Upon being released from the Central Command troupe, Yishai joined the cast of the Habima Theatre. She also worked in most Israeli repertoire theatres, including with the Bimot Theatre, the Cameri Theater, Haifa Theatre and Beit Lessin Theater. Yishai had roles in such plays as Napoleon – alive or dead!, Was a Graceful Man, The Crazy of Jaffa, Peer Gynt, Everything is Relative, Crazy those who are not crazy, Finance, All My Sons, Quo Vadis as well as the children's play Puss in Boots. In 1970, she joined the female Fourth Girls of the Theater Club troupe and performed alongside Hana Laszlo, Miki Kam and Adi Lev and also worked opposite her friend Tzipi Mor. Yishai also performed on stage in foreign countries such as France, Switzerland and the United States.

Yishai was a writer of songs, and was signed to the CBS Records International record label. She participated in the 1970 Israel Song Festival, in the "Carousel" collection performing the song So Scattered. She performed in the centenary events of Ben-Gurion Day, won first prize performing the song Aya in the Israeli Children's Song Festival and was at the Barby Club in Tel Aviv in 2005 as a stage rock singer. Yishai lent her voice as the narrator of classical music records for children such as Ludwig van Beethoven, Frédéric Chopin, Richard Strauss and Wolfgang Amadeus Mozart, and with the actor Yossi Gerber, was on the classical children's records Trip in the Land of the Notes, Tiff and Taff Numbers and Klesitaf. She authored a children's illustrated poet book, Ketesh Choshem, in 1979. Yishai was a member of the Israeli Artists' Association.

She also worked as an actress in both film and television. Yishai portrayed Naomi in the 1971 film The Highway Queen, Kinneret Kinneret in 1974 and The Honey Knot in 1977. She and Mor were part of the programme Moment and Waves for several years. In 1981, Yishai played in Am Yisrael Hai, Without Secrets in 1984, had an appearance as herself in Rechov Sumsum in 1986, the educational role of Pingy in Parpar Nechmad in 1997, a member of the adoption committee in Ramat Aviv Gimel in the same year, in The Good Guys two years later, Crocodile Toffee in Sophie Toffee in 2001, in Intensive Care in 2003, Tzila in The Heart of Amalia in 2005, the principal in Life is Not Everything the following year, When Will We Kiss and played the role of Yael in Maybe This Time both in 2007, and portrayed the part of Yair's mother Five Men and a Wedding in 2008.

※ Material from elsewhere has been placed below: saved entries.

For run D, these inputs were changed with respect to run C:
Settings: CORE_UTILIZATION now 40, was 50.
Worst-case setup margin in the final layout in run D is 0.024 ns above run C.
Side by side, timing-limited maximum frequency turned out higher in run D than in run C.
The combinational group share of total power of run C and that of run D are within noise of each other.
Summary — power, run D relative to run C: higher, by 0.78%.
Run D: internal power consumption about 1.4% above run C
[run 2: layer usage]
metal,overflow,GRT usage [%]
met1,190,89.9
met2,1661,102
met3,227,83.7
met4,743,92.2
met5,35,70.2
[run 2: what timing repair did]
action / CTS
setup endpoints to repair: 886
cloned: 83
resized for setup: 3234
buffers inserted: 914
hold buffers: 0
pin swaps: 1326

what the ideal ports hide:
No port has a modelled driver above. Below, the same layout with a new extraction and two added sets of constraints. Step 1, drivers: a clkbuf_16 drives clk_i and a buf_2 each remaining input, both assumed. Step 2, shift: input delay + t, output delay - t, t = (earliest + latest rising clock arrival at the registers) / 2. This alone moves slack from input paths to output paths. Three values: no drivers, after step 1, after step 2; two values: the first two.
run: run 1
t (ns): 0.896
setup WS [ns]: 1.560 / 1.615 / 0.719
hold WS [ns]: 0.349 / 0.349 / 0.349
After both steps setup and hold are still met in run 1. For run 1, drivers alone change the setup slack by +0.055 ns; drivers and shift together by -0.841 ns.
What follows belongs to an exercise in optimizing a design on an open flow for small area and a short achievable clock period; a production flow would make more cautious choices.
Where RTL was checked, it was by simulation tests only, not by an equivalence proof against the original.
Power figures rest on the tool's default switching activity, not on a simulated workload.

==> 12-04: inputs <==
==> flow/design.v <==
`default_nettype none
package oqfmm_pkg;
    localparam logic [1:0] MODE_FIFO = 2'd0;
    localparam logic [1:0] MODE_MIN  = 2'd1;
    localparam logic [1:0] MODE_MAX  = 2'd2;
    localparam logic       FUNC_ENQ  = 1'b0;
    localparam logic       FUNC_DEQ  = 1'b1;
    localparam logic [1:0] STATUS_DONE  = 2'd0;
    localparam logic [1:0] STATUS_EMPTY = 2'd1;
    localparam logic [1:0] STATUS_FULL  = 2'd2;
endpackage
`default_nettype wire
`default_nettype none
module oqfmm_cmp (
    input  wire         i_min,
    input  wire         i_max,
    input  wire [31:0]  i_stored,
    input  wire [31:0]  i_value,
    output logic        o_here
);
    logic [31:0] w_a;
    logic [31:0] w_nb;
    logic [31:0] w_g1, w_p1;
    logic [15:0] w_g2, w_p2;
    logic [7:0]  w_g3, w_p3;
    logic [3:0]  w_g4, w_p4;
    logic [1:0]  w_g5, w_p5;
    logic        w_g6, w_p6;
    logic        w_ge;
    assign w_a  = {~i_stored[31], i_stored[30:0]};
    assign w_nb = {i_value[31], ~i_value[30:0]};
    assign w_g1 = w_a & w_nb;
    assign w_p1 = w_a | w_nb;
    for (genvar i = 0; i < 16; i++) begin : g_l2
        assign w_g2[i] = w_g1[2*i+1] | (w_p1[2*i+1] & w_g1[2*i]);
        assign w_p2[i] = w_p1[2*i+1] & w_p1[2*i];
    end
    for (genvar i = 0; i < 8; i++) begin : g_l3
        assign w_g3[i] = w_g2[2*i+1] | (w_p2[2*i+1] & w_g2[2*i]);
        assign w_p3[i] = w_p2[2*i+1] & w_p2[2*i];
    end
    for (genvar i = 0; i < 4; i++) begin : g_l4
        assign w_g4[i] = w_g3[2*i+1] | (w_p3[2*i+1] & w_g3[2*i]);
        assign w_p4[i] = w_p3[2*i+1] & w_p3[2*i];
    end
    for (genvar i = 0; i < 2; i++) begin : g_l5
        assign w_g5[i] = w_g4[2*i+1] | (w_p4[2*i+1] & w_g4[2*i]);
        assign w_p5[i] = w_p4[2*i+1] & w_p4[2*i];
    end
    assign w_g6 = w_g5[1] | (w_p5[1] & w_g5[0]);
    assign w_p6 = w_p5[1] & w_p5[0];
    assign w_ge = w_g6 | (w_p6 & i_min);
    assign o_here = (i_min && w_ge) || (i_max && !w_ge);
endmodule
From an optimization exercise on the open Yosys and OpenROAD flow, aimed at small area; shortcuts taken in it are not production practice. In this exercise RTL edits were held to simulation tests only and were not proved equivalent to the original. No activity file was given, so power comes from the tool's default toggle rates. The flow treats the clock pin as an ideal source, which a real chip does not have.

## cl_shell_top
module cl_shell_top
(
   input  logic                   clk_main_a0,
   input  logic                   sync_rst_n,        
   output logic                   ddr_rst_n,         
   output logic                   core_rst_n,        
   input  logic                   flr_assert,
   output logic                   flr_done,
   input  logic [NUM_STAT_CH-1:0] ctrl_ready,        
   input  logic                   ddr_c_ready,       
   output logic [NUM_DDR-1:0]     ddr_ready,
   input  logic [NUM_STAT_CH*STAT_REQ_W-1:0] stat_req_in,
   output logic [NUM_STAT_CH*STAT_REQ_W-1:0] stat_req_out,
   input  logic [NUM_STAT_CH*STAT_RSP_W-1:0] stat_rsp_in,
   output logic [NUM_STAT_CH*STAT_RSP_W-1:0] stat_rsp_out,
   input  logic [HOST_ID_W-1:0]   host_awid,
   input  logic [HOST_ID_W-1:0]   host_arid,
   output logic [HOST_ID_W-1:0]   host_bid,
   output logic [HOST_ID_W-1:0]   host_rid,
   output logic [CORE_ID_W-1:0]   core_awid,
   output logic [CORE_ID_W-1:0]   core_arid,
   input  logic [CORE_ID_W-1:0]   core_bid,
   input  logic [CORE_ID_W-1:0]   core_rid
);
Size: about 2,000 flip-flops, ~600 I/O pins, roughly 42,000 µm² of cells after synthesis.
export LEC_CHECK = 0
export CAP_MARGIN = 20
export CORE_MARGIN = 2
export CORE_UTILIZATION = 65
export PLACE_DENSITY = 0.8
export SLEW_MARGIN = 20
create_clock -name core_clock -period 5.0 [get_ports {clk_main_a0}]
standard.sh (not shown) runs the stock make flow with config.mk's settings and CLKGATE_MAP_FILE= SYNTH_SCRIPT=/design/flow/synth_recipe.tcl, a recipe that flattens the netlist after the stock synthesis.
==> flow/flow/run.sh <==
#!/bin/bash
# Standard ORFS layout with a smaller port buffer and a leaner clock tree.
# make's full output goes to make.log; each ORFS step logs under orfs/logs.
set -o pipefail
bash standard.sh BUFFER_PORTS_ARGS='-buffer_cell sky130_fd_sc_hd__buf_1' CTS_ARGS='-sink_clustering_enable -repair_clock_nets -dont_use_dummy_load -buf_list {sky130_fd_sc_hd__clkbuf_8} -sink_clustering_size 22 -sink_clustering_max_diameter 50' finish > make.log 2>&1
The baseline finished clean.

In 2009, she played the part of a witness in Weeping Susannah, Dina in Room Service and Sigal Varicose Veins in Kofiko. Yishai was cast as Mirabelle in Gerushim Niflaim and as a teacher in Kan Garim Bekef in 2010, the mother of Avery in Srugim two years later, the school principal in Hunting Elephants in 2013, Ruthie Silesh in HaKalmarim in 2014 and as Celine in Inertia a year later. During 2016, she played the part of Dalia Metzger in Irreversible, Dikla in Ikaron HaHachlafa, Nehama Resnik in Antenna and was in Tzomet Miller. Yishai played Smadar in Haverot and Light in The Good Cop in 2017. She went on to portray Eve in Kupa Rashit and in HaMenatzeah both in 2018 as well as Yona in Metumtemet, Dalia Cassuto in Kfula and was in BatEl HaBetula in 2019. Yishai's final two roles were as Ilana in Morobot and was in The Great Special Thing both of which were broadcast in 2020.

==Death==
On 4 January 2020, aged 69, Yishai died at Tel Aviv Sourasky Medical Center, approximately one month after being diagnosed with cancer. Her funeral took place at Yarkon Cemetery in Petah Tikva on the afternoon of the following day.